BEGIN

--- src/rtl/spike_pkg.sv ---
// Shared types and default widths for the spike rate decoder.
package spike_pkg;

   localparam int unsigned WINDOW_W_DEF = 8;
   localparam int unsigned COUNT_W_DEF  = 8;

   typedef enum logic [1:0] {
      StIdle,
      StCount,
      StHold
   } state_e;

endpackage

--- src/rtl/sat_counter.sv ---
// Up-counter with synchronous clear that sticks at all-ones instead of wrapping.
module sat_counter #(
   parameter int unsigned Width = 8
) (
   input  logic             clk,
   input  logic             reset,
   input  logic             clear,
   input  logic             inc,
   output logic [Width-1:0] count,
   output logic             sat
);

   logic [Width-1:0] count_q;

   assign count = count_q;
   assign sat   = &count_q;

   always_ff @(posedge clk) begin
      if (reset || clear) begin
         count_q <= '0;
      end else if (inc && !sat) begin
         count_q <= count_q + Width'(1);
      end
   end

endmodule

--- src/rtl/spike_rate_decoder.sv ---
// Counts spikes over a programmable window and reports the rate and, when
// SPIKE_RATE_DECODER_ISI_EN is defined, the minimum inter-spike interval.
module spike_rate_decoder
   import spike_pkg::*;
#(
   parameter int unsigned WINDOW_W = WINDOW_W_DEF,
   parameter int unsigned COUNT_W  = COUNT_W_DEF
) (
   input  logic                clk,
   input  logic                reset,
   input  logic                spike_in,
   input  logic                start,
   input  logic [WINDOW_W-1:0] window_len,
   output logic                busy,
   output logic [COUNT_W-1:0]  rate_out,
   output logic [COUNT_W-1:0]  isi_min,
   output logic                valid,
   input  logic                ready
);

   state_e              state_q, state_d;
   logic [WINDOW_W-1:0] remain_q, remain_d;
   logic [COUNT_W-1:0]  rate_q, rate_d;
   logic [COUNT_W-1:0]  spike_cnt, count_next;
   logic                spike_sat;
   logic                accept, sample, spike, last;

   assign accept = (state_q == StIdle) && start;
   assign sample = (state_q == StCount);
   assign spike  = sample && spike_in;
   assign last   = sample && (remain_q == WINDOW_W'(1));

   sat_counter #(
      .Width(COUNT_W)
   ) u_spike_cnt (
      .clk  (clk),
      .reset(reset),
      .clear(accept),
      .inc  (spike),
      .count(spike_cnt),
      .sat  (spike_sat)
   );

   // Result must include a spike on the final sample, so look one step ahead.
   assign count_next = (spike && !spike_sat) ? spike_cnt + COUNT_W'(1) : spike_cnt;

   always_comb begin
      state_d  = state_q;
      remain_d = remain_q;
      rate_d   = rate_q;
      unique case (state_q)
         StIdle: begin
            if (start) begin
               state_d  = StCount;
               remain_d = (window_len == '0) ? WINDOW_W'(1) : window_len;
            end
         end
         StCount: begin
            if (remain_q == WINDOW_W'(1)) begin
               state_d = StHold;
               rate_d  = count_next;
            end else begin
               remain_d = remain_q - WINDOW_W'(1);
            end
         end
         StHold: begin
            if (ready) begin
               state_d = StIdle;
            end
         end
         default: state_d = StIdle;
      endcase
   end

   always_ff @(posedge clk) begin
      if (reset) begin
         state_q  <= StIdle;
         remain_q <= '0;
         rate_q   <= '0;
      end else begin
         state_q  <= state_d;
         remain_q <= remain_d;
         rate_q   <= rate_d;
      end
   end

   assign busy     = (state_q != StIdle);
   assign valid    = (state_q == StHold);
   assign rate_out = rate_q;

`ifdef SPIKE_RATE_DECODER_ISI_EN
   logic               have_q;
   logic [COUNT_W-1:0] gap, isi_now, min_q, min_next, isi_q;
   logic               gap_sat;

   // Gap counts non-spike samples since the previous spike.
   sat_counter #(
      .Width(COUNT_W)
   ) u_gap_cnt (
      .clk  (clk),
      .reset(reset),
      .clear(accept || spike),
      .inc  (sample && !spike_in),
      .count(gap),
      .sat  (gap_sat)
   );

   assign isi_now  = gap_sat ? '1 : gap + COUNT_W'(1);
   assign min_next = (spike && have_q && (isi_now < min_q)) ? isi_now : min_q;

   always_ff @(posedge clk) begin
      if (reset) begin
         have_q <= 1'b0;
         min_q  <= '1;
         isi_q  <= '1;
      end else if (accept) begin
         have_q <= 1'b0;
         min_q  <= '1;
      end else if (sample) begin
         if (spike_in) begin
            have_q <= 1'b1;
         end
         min_q <= min_next;
         if (last) begin
            isi_q <= min_next;
         end
      end
   end

   assign isi_min = isi_q;
`else
   assign isi_min = '1;
`endif

endmodule

--- config.mk ---
export PLATFORM = sky130hd
export DESIGN_NAME = spike_rate_decoder
export DESIGN_NICKNAME = d
export VERILOG_FILES = /design/src/rtl/spike_pkg.sv /design/src/rtl/sat_counter.sv /design/src/rtl/spike_rate_decoder.sv
export SDC_FILE = /design/constraint.sdc
export NUM_CORES = 1
export LEC_CHECK = 0
export ABC_AREA = 1
export CORE_MARGIN = 5
export CORE_UTILIZATION = 25
export DETAILED_ROUTE_END_ITERATION = 7
export GPL_TIMING_DRIVEN = 0
export SYNTH_ARGS = -nofsm -noshare
export SYNTH_HDL_FRONTEND = slang
export SYNTH_SLANG_ARGS = --single-unit
export TNS_END_PERCENT = 100
--- constraint.sdc ---
create_clock -name clk -period 1.45 [get_ports clk]
set_clock_uncertainty 0.05 [all_clocks]
set_input_delay 0.145 -clock clk [delete_from_list [all_inputs] [get_ports clk]]
set_output_delay 0.145 -clock clk [all_outputs]
set_load 0.005 [all_outputs]
; ---- After elaboration in Yosys (flattened, before gate mapping)
; Cells that the tools add are included.
[classes]
addsub = 2
eq_ne = 7
mux = 9
n_reduce_logical = 13
[ops]
columns = operator, count
row1 = $mux 8, 4
row2 = $pmux 8 s2, 1
row3 = $add 8x1->8 const B, 1
row4 = $eq 8x1->1 const B, 1
row5 = $logic_not 8->1, 1
row6 = $reduce_and 8->1, 1
row7 = $sub 8x1->8 const B, 1
row8 = $mux 2, 3
row9 = $pmux 2 s3, 1
row10 = $reduce_and 3->1, 2
row11 = $ne 2x1->1 const B, 2
row12 = $ne 2x2->1 const B, 2
row13 = $reduce_bool 2->1, 2
row14 = $logic_and 1x1->1, 3
row15 = $eq 2x1->1 const B, 1
row16 = $eq 2x2->1 const B, 1
row17 = $logic_not 2->1, 1
row18 = $reduce_and 2->1, 1
row19 = $logic_not 1->1, 1
row20 = $logic_or 1x1->1, 1
[totals]
register_bits = 26
inputBits = 13
output_inout_bits = 18
elab_cells = 35

; ---- Depth between registers and ports, before layout
[depth]
depth_word = 4
mapped_depth = 10
ltp_nobuf = 10

; ---- Modules after synthesis
; From an unflattened synthesis, not the netlist that was laid out.
[unflattened]
cells_unflattened = 286
hier_area_um2 = 1785.5
[modules_own_cells]
columns = module, instances, cells_per_inst, area_per_inst_um2, seq_area_each_um2
row1 = spike_rate_decoder, 1, 214, 1328.8, 360.3
row2 = sat_counter, 1, 72, 456.7, 160.2

; ---- Least setup slack after synthesis
; OpenSTA, ideal clock, no wires.
[synth_path]
kind = reg2reg
start = reg u_spike_cnt.count_q[0], in the netlist u_spike_cnt.count[0]
end = reg rate_q[5], in the netlist rate_out[5]
setup_ps = 109
arrival_time_ps = 1232
required_ps = 1291
setup_slack_ps = 60
path_stages_with_launch = 11
path_buffers = 0
synth_period_minus_slack_ps = 1390
cell_sequence = dfxtp_1 -> ha_1 -> nand3_1 -> nor2_1 -> nand2_1 -> nand2_2 -> inv_2 -> nand2_1 -> nand3_1 -> nand2_1 -> inv_1
[synth_via]
elab_chain_len = 4
word_cells_on_any_way = 5
cone_classes = add/sub (1) / mux (1) / reduce/logical (3)
[synth_lines]
columns = element, line
row1 = start: declaration, sat_counter.sv:13  ; logic [Width-1:0] count_q;
row2 = start signal: assignment, sat_counter.sv:22  ; count_q <= count_q + Width'(1);
row3 = "parallel branches: the longest is 3 deep, another holds $add 8x1->8", -
row4 = $mux 8 (*), -
row5 = end signal: assignment, spike_rate_decoder.sv:83  ; rate_q <= rate_d;
row6 = end: declaration, spike_rate_decoder.sv:23  ; logic [COUNT_W-1:0] rate_q, rate_d;
; Mark *: on every way between the ends.
; A chain may end at the register's enable or synchronous reset.

; ---- Final worst setup path
[layout_path]
start = reg u_spike_cnt.count_q[1], in the netlist u_spike_cnt.count[1]
end = reg rate_q[5], in the netlist rate_out[5]
; Same word-level chain as after synthesis.

==> impl_metrics.yaml <==
logic_synthesis:
  ys_seq_area_share_pct: 34.44
  yosys.area_share.simple_pct: 37.42
  ys_top_cells_by_area: "dfxtp_1 (34%), nand2_1 (14%), nor2_1 (10%), inv_1 (7.7%), nand3_1 (6.6%)"
  syn_area_um2: 1511
  syn_inst: 233
  synthAdderAreaFrac_pct: 2.483
  yosysWarnings: 0
  synth-async-reset-ratio_pct: 0
  yosysUniqueCellTypes: 26
  synth_area_per_cell_um2: 6.487
  synth_ff_type: "dfxtp_1"
  synth_top_area_share_pct: 34.44
  yosys.area.top_type: "dfxtp_1"
  synth_compound_area_share_pct: 8.526
  synth-seq-cells: 26
  synth_edf_count: 0
  synth_xor_area_share_pct: 2.897
  yosys-mux-area-fraction_pct: 0
  synth_top_family_by_area: "simple AND/OR/NAND/NOR gates"
drt:
  vias: 1476
  ant_nets: 0
  viasPerCell: 4.205
  post_drt_wl_per_cell_um: 10.73
  wl_um: 3766
  drt_iter0_markers: 39
  first_pass_iters: 4
  drc: 0
floorplan:
  dieArea_um2: 7701
  fp.dieH_um: 87.76
  die_x_um: 87.76
  core_um2: 5886
  initial_core_util_pct: 25.68
  core.rowCount: 28
  ios: 31
final_layout:
  fill_cells: 625
  syn2layout_area_growth_pct: 42.72
  drive_above_1_share_pct: 22.83
  regArea_um2: 531.8
  diodes: 0
  fin_nets: 293
  multi_input_area_um2: 925.9
worst_setup_path:
  path_class: "flip-flop to flip-flop"
  cpLargestDelayFamily: "simple AND/OR/NAND/NOR gates"
  reg2reg_depth: 10
  crit_buf_inv: 2
  crit_fanout: 6
  path_depth: 10
  worstSetupStartpointType: "flip-flop"
  ff2ff_setup_slack_ns: 0.02
  crit_arrival_ns: 1.55
  cp-end-kind: "flip-flop"
  cp.required_ns: 1.57
  cp-startpoint: "u_spike_cnt.count[1]"
  critical_path.most_common_cell: "nand2_1"
  crit_path_cell_trace: "ha_4 -> nand3_4 -> nor2_4 -> nand2_2 -> nand2_4 -> inv_4 -> nand2_1 -> nand3_1 -> nand2_1 -> inv_1"
  cpPeakStageDelay_ns: 0.37
  crit_slowest_cell: "dfxtp_2"
  rr_startpoint: "u_spike_cnt.count[1]"
placed_design:
  portBuffers: 22
  gp_routability_congestion: 0.8059
  dp_hpwl_um: 2561
  pre_cts_slack_ns: -0.1389
global_routing:
  grt_pass1_wl_um: 6134
  overflow: 0
  antenna_found_initial: 0
  grt_pass1_vias: 1375
  grt_max_degree: 16
  grt_usage_pct: 9.804
timing:
  fin_ws_ns: 0.02004
  clock.fmax_ghz: 0.6993
  fin_crit_ns: 1.430
  setup_viol: 0
  slew_violations: 0
  slew_headroom_pct: 62.41
  rsz0062_at_grt: "yes"
  finalHoldViolations: 0
  post-route-period-util_pct: 98.62
  tightest_slew_ns: 0.5639
clocking:
  cts_buffers: 3
  root_buffer: "clkbuf_8"
  cts_tree: "done"
  holdBufCountCts: 0
  clk_latency_ns: 0.27
  cts_max_path_buffers: 2
  cts.clk_slew.worst_paths_ns: 0.09
  cts.sinks: 26
  h-tree-depth: 1
pwr:
  fin_total_pwr_mw: 1.896
  ir_drop_mv: 0.6874
  power.density_nw_per_um2: 878.8
  p_leak_nw: 0.9718
hold_path:
  hp-start: "ready"
  worstHoldPathCells: 4
  hp-class: "input pin to flip-flop"
run:
  maxCapViolCount: 0
outcome:
  status: "finished, final reports clean"
-- worst register-to-register path: cells and delay by family, from the launching register on --
kind	cells	cell delay, ns
buffers and inverters	2	0.11
flip-flops	1	0.37
adder cells (fa/ha/maj)	1	0.16
AND/OR/NAND/NOR	7	0.63
-- power breakdown --
group | total (mW) | internal, mW | switching (mW)
combinational | 0.482 | 0.214 | 0.268
clock | 0.598 | 0.369 | 0.228
sequential | 0.816 | 0.762 | 0.0546
-- state kept, by name (all words and copies together), names as in the netlist --
signal / cells
state_q: 2
remain_q: 8
u_spike_cnt.count: 8
rate_out: 8
-- cell usage in the layout, fill, tap and decap left out, drive strengths merged --
cell type      count
inv               33
dfxtp             26
ha                 3
dlygate4sd2        1
nand3b             2
dlymetal6s2s       1
clkdlybuf4s50     20
buf               20
clkbuf             4
nand2             59
nand3             20
xnor2              1
nor2              44
nand4              2
bufinv             1
xor2               4
o21ai             15
conb               8
or2                1
a21oi             10
clkinv             1
-- final timing paths --
kind	to
worst max-delay path	rate_out[5]
worst min-delay path	state_q[1]
worst max register to register	rate_out[5]
worst min register to register	remain_q[7]
-- Yosys cell counts (3+ instances only) --
library cell / instances
inv_1: 31
a21oi_1: 10
ha_1: 3
o21ai_0: 12
nand2_1: 56
nor2_1: 41
nand3_1: 20
xor2_1: 4
dfxtp_1: 26
buf_4: 9
-- cells by family after synthesis --
| family | count (synthesis) |
|---|---|
| buffers and inverters | 45 |
| adder cells (fa/ha/maj) | 3 |
| AND/OR/NAND/NOR | 128 |
| flip-flops | 26 |
| XOR/XNOR | 5 |
| AO/OA/AOI/OAI | 25 |
| other | 1 |
-- metrics by stage --
stage	cell area [um2]	util, %	setup TNS (ns)	cells	hold slack, ns
after floorplan	1538	-	0	240	0.2592
after global placement	1852	31.46	-1.187	337	0.4499
after detailed placement	1852	31.46	-1.146	337	0.4576
after CTS	2014	34.23	0	347	0.4632
after global routing	2157	36.65	-0.3127	351	0.4756
final	2157	36.65	0	351	0.4630
-- final cells by class --
type                            count  area share [%]
Multi-Input combinational cell    169           42.92
Sequential cell                    26           24.65
Timing Repair Buffer               32           14.68
Inverter                           34           6.265
Tap cell                           75           4.350
Buffer                             11           3.828
Clock buffer                        3           1.914
Clock inverter                      1           1.392
-- layer usage --
layer / part of all wire, % / global-route usage, % / wire (um) / up-vias
li1: - / - / - / 791
met1: 43 / 12.05 / 1637 / 654
met2: 51 / 17.60 / 1913 / 27
met3: 4.9 / 2.352 / 185 / 4
met4: 0.80 / 1.534 / 30 / 0
met5: 0 / 0 / 0 / -
-- timing repair --
| item | 4_1_cts | 5_1_grt |
|---|---|---|
| cloned | 0 | 1 |
| gates resized for setup | 11 | 33 |
| buffers inserted | 6 | 3 |
| setup endpoints to repair | 20 | 25 |
| pin swaps | 3 | 12 |
(Power assumes the default switching activity.)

END

» INSTRUCTIONS TO FOLLOW: Each line of the data in which the string "gates" appears needs to be copied.

» OUTPUT OF THE TASK:
  synth_top_family_by_area: "simple AND/OR/NAND/NOR gates"
  cpLargestDelayFamily: "simple AND/OR/NAND/NOR gates"
| gates resized for setup | 11 | 33 |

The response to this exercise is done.